The task:
Could you reproduce all of the entries below without a single change?

··········

## src/rtl/cpu_seg_mux_alu.sv

```systemverilog
// Switch-driven ALU with an execute button and a multiplexed hex readout.
// Result is shown as magnitude; the last digit's dp flags a negative difference.
module cpu_seg_mux_alu #(
    parameter int OPW         = 4,
    parameter int DIGITS      = 4,
    parameter int REFRESH_DIV = 100000,
    parameter bit BLANK_LZ    = 1'b1
) (
    input  logic                clk,
    input  logic                rst_n,
    input  logic [2*OPW+1:0]    sw,
    input  logic                btn_exec,
    output logic [DIGITS-1:0]   an,
    output logic [7:0]          seg,
    output logic [2*OPW-1:0]    result_o,
    output logic                neg_o
);
    localparam int RW = 2 * OPW;
    localparam int PW = DIGITS * 4;
    localparam int IW = (DIGITS > 1) ? $clog2(DIGITS) : 1;
    localparam int CW = $clog2(REFRESH_DIV);

    if (PW < RW) begin : g_bad_digits
        $error("DIGITS*4 must cover the result width");
    end
    if (REFRESH_DIV < 2) begin : g_bad_div
        $error("REFRESH_DIV must be at least 2");
    end

    logic              sync1_q, sync2_q, prev_q;
    logic              exec_pulse;
    logic [1:0]        op;
    logic [RW-1:0]     a_x, b_x;
    logic [RW-1:0]     result_q, result_d;
    logic              neg_q, neg_d;
    logic [CW-1:0]     cnt_q, cnt_d;
    logic [IW-1:0]     idx_q, idx_d;
    logic [DIGITS-1:0] an_q, an_d;
    logic [7:0]        seg_q, seg_d;
    logic [PW-1:0]     res_pad;
    logic [3:0]        nib;
    logic              upper_zero;

    function automatic logic [6:0] hex7(input logic [3:0] v);
        logic [6:0] s;
        unique case (v)
            4'h0: s = 7'h40;
            4'h1: s = 7'h79;
            4'h2: s = 7'h24;
            4'h3: s = 7'h30;
            4'h4: s = 7'h19;
            4'h5: s = 7'h12;
            4'h6: s = 7'h02;
            4'h7: s = 7'h78;
            4'h8: s = 7'h00;
            4'h9: s = 7'h10;
            4'hA: s = 7'h08;
            4'hB: s = 7'h03;
            4'hC: s = 7'h46;
            4'hD: s = 7'h21;
            4'hE: s = 7'h06;
            default: s = 7'h0E;
        endcase
        return s;
    endfunction

    assign exec_pulse = sync2_q & ~prev_q;
    assign op  = sw[2*OPW+1:2*OPW];
    assign a_x = {{OPW{1'b0}}, sw[2*OPW-1:OPW]};
    assign b_x = {{OPW{1'b0}}, sw[OPW-1:0]};

    always_comb begin
        result_d = result_q;
        neg_d    = neg_q;
        if (exec_pulse) begin
            neg_d = 1'b0;
            unique case (op)
                2'b00: result_d = a_x + b_x;
                2'b01: begin
                    if (a_x >= b_x) begin
                        result_d = a_x - b_x;
                    end else begin
                        result_d = b_x - a_x;
                        neg_d    = 1'b1;
                    end
                end
                2'b10: result_d = a_x * b_x;
                default: result_d = a_x | b_x;
            endcase
        end
    end

    always_comb begin
        cnt_d = cnt_q + 1'b1;
        idx_d = idx_q;
        if (cnt_q == CW'(REFRESH_DIV - 1)) begin
            cnt_d = '0;
            idx_d = (idx_q == IW'(DIGITS - 1)) ? '0 : idx_q + 1'b1;
        end
    end

    // Blanking looks at every nibble from the active digit upward.
    always_comb begin
        res_pad          = '0;
        res_pad[RW-1:0]  = result_q;
        nib              = 4'h0;
        upper_zero       = 1'b0;
        for (int d = 0; d < DIGITS; d++) begin
            if (idx_q == IW'(d)) begin
                nib        = res_pad[4*d +: 4];
                upper_zero = ((res_pad >> (4 * d)) == '0);
            end
        end
        an_d       = ~(DIGITS'(1) << idx_q);
        seg_d[6:0] = hex7(nib);
        if (BLANK_LZ && (idx_q != '0) && upper_zero) begin
            seg_d[6:0] = 7'h7F;
        end
        seg_d[7] = ~(neg_q && (idx_q == IW'(DIGITS - 1)));
    end

    always_ff @(posedge clk) begin
        if (!rst_n) begin
            sync1_q  <= 1'b0;
            sync2_q  <= 1'b0;
            prev_q   <= 1'b0;
            result_q <= '0;
            neg_q    <= 1'b0;
            cnt_q    <= '0;
            idx_q    <= '0;
            an_q     <= '1;
            seg_q    <= 8'hFF;
        end else begin
            sync1_q  <= btn_exec;
            sync2_q  <= sync1_q;
            prev_q   <= sync2_q;
            result_q <= result_d;
            neg_q    <= neg_d;
            cnt_q    <= cnt_d;
            idx_q    <= idx_d;
            an_q     <= an_d;
            seg_q    <= seg_d;
        end
    end

    assign an       = an_q;
    assign seg      = seg_q;
    assign result_o = result_q;
    assign neg_o    = neg_q;

endmodule

```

··········

Exercise result:
## src/rtl/cpu_seg_mux_alu.sv

```systemverilog
// Switch-driven ALU with an execute button and a multiplexed hex readout.
// Result is shown as magnitude; the last digit's dp flags a negative difference.
module cpu_seg_mux_alu #(
    parameter int OPW         = 4,
    parameter int DIGITS      = 4,
    parameter int REFRESH_DIV = 100000,
    parameter bit BLANK_LZ    = 1'b1
) (
    input  logic                clk,
    input  logic                rst_n,
    input  logic [2*OPW+1:0]    sw,
    input  logic                btn_exec,
    output logic [DIGITS-1:0]   an,
    output logic [7:0]          seg,
    output logic [2*OPW-1:0]    result_o,
    output logic                neg_o
);
    localparam int RW = 2 * OPW;
    localparam int PW = DIGITS * 4;
    localparam int IW = (DIGITS > 1) ? $clog2(DIGITS) : 1;
    localparam int CW = $clog2(REFRESH_DIV);

    if (PW < RW) begin : g_bad_digits
        $error("DIGITS*4 must cover the result width");
    end
    if (REFRESH_DIV < 2) begin : g_bad_div
        $error("REFRESH_DIV must be at least 2");
    end

    logic              sync1_q, sync2_q, prev_q;
    logic              exec_pulse;
    logic [1:0]        op;
    logic [RW-1:0]     a_x, b_x;
    logic [RW-1:0]     result_q, result_d;
    logic              neg_q, neg_d;
    logic [CW-1:0]     cnt_q, cnt_d;
    logic [IW-1:0]     idx_q, idx_d;
    logic [DIGITS-1:0] an_q, an_d;
    logic [7:0]        seg_q, seg_d;
    logic [PW-1:0]     res_pad;
    logic [3:0]        nib;
    logic              upper_zero;

    function automatic logic [6:0] hex7(input logic [3:0] v);
        logic [6:0] s;
        unique case (v)
            4'h0: s = 7'h40;
            4'h1: s = 7'h79;
            4'h2: s = 7'h24;
            4'h3: s = 7'h30;
            4'h4: s = 7'h19;
            4'h5: s = 7'h12;
            4'h6: s = 7'h02;
            4'h7: s = 7'h78;
            4'h8: s = 7'h00;
            4'h9: s = 7'h10;
            4'hA: s = 7'h08;
            4'hB: s = 7'h03;
            4'hC: s = 7'h46;
            4'hD: s = 7'h21;
            4'hE: s = 7'h06;
            default: s = 7'h0E;
        endcase
        return s;
    endfunction

    assign exec_pulse = sync2_q & ~prev_q;
    assign op  = sw[2*OPW+1:2*OPW];
    assign a_x = {{OPW{1'b0}}, sw[2*OPW-1:OPW]};
    assign b_x = {{OPW{1'b0}}, sw[OPW-1:0]};

    always_comb begin
        result_d = result_q;
        neg_d    = neg_q;
        if (exec_pulse) begin
            neg_d = 1'b0;
            unique case (op)
                2'b00: result_d = a_x + b_x;
                2'b01: begin
                    if (a_x >= b_x) begin
                        result_d = a_x - b_x;
                    end else begin
                        result_d = b_x - a_x;
                        neg_d    = 1'b1;
                    end
                end
                2'b10: result_d = a_x * b_x;
                default: result_d = a_x | b_x;
            endcase
        end
    end

    always_comb begin
        cnt_d = cnt_q + 1'b1;
        idx_d = idx_q;
        if (cnt_q == CW'(REFRESH_DIV - 1)) begin
            cnt_d = '0;
            idx_d = (idx_q == IW'(DIGITS - 1)) ? '0 : idx_q + 1'b1;
        end
    end

    // Blanking looks at every nibble from the active digit upward.
    always_comb begin
        res_pad          = '0;
        res_pad[RW-1:0]  = result_q;
        nib              = 4'h0;
        upper_zero       = 1'b0;
        for (int d = 0; d < DIGITS; d++) begin
            if (idx_q == IW'(d)) begin
                nib        = res_pad[4*d +: 4];
                upper_zero = ((res_pad >> (4 * d)) == '0);
            end
        end
        an_d       = ~(DIGITS'(1) << idx_q);
        seg_d[6:0] = hex7(nib);
        if (BLANK_LZ && (idx_q != '0) && upper_zero) begin
            seg_d[6:0] = 7'h7F;
        end
        seg_d[7] = ~(neg_q && (idx_q == IW'(DIGITS - 1)));
    end

    always_ff @(posedge clk) begin
        if (!rst_n) begin
            sync1_q  <= 1'b0;
            sync2_q  <= 1'b0;
            prev_q   <= 1'b0;
            result_q <= '0;
            neg_q    <= 1'b0;
            cnt_q    <= '0;
            idx_q    <= '0;
            an_q     <= '1;
            seg_q    <= 8'hFF;
        end else begin
            sync1_q  <= btn_exec;
            sync2_q  <= sync1_q;
            prev_q   <= sync2_q;
            result_q <= result_d;
            neg_q    <= neg_d;
            cnt_q    <= cnt_d;
            idx_q    <= idx_d;
            an_q     <= an_d;
            seg_q    <= seg_d;
        end
    end

    assign an       = an_q;
    assign seg      = seg_q;
    assign result_o = result_q;
    assign neg_o    = neg_q;

endmodule

```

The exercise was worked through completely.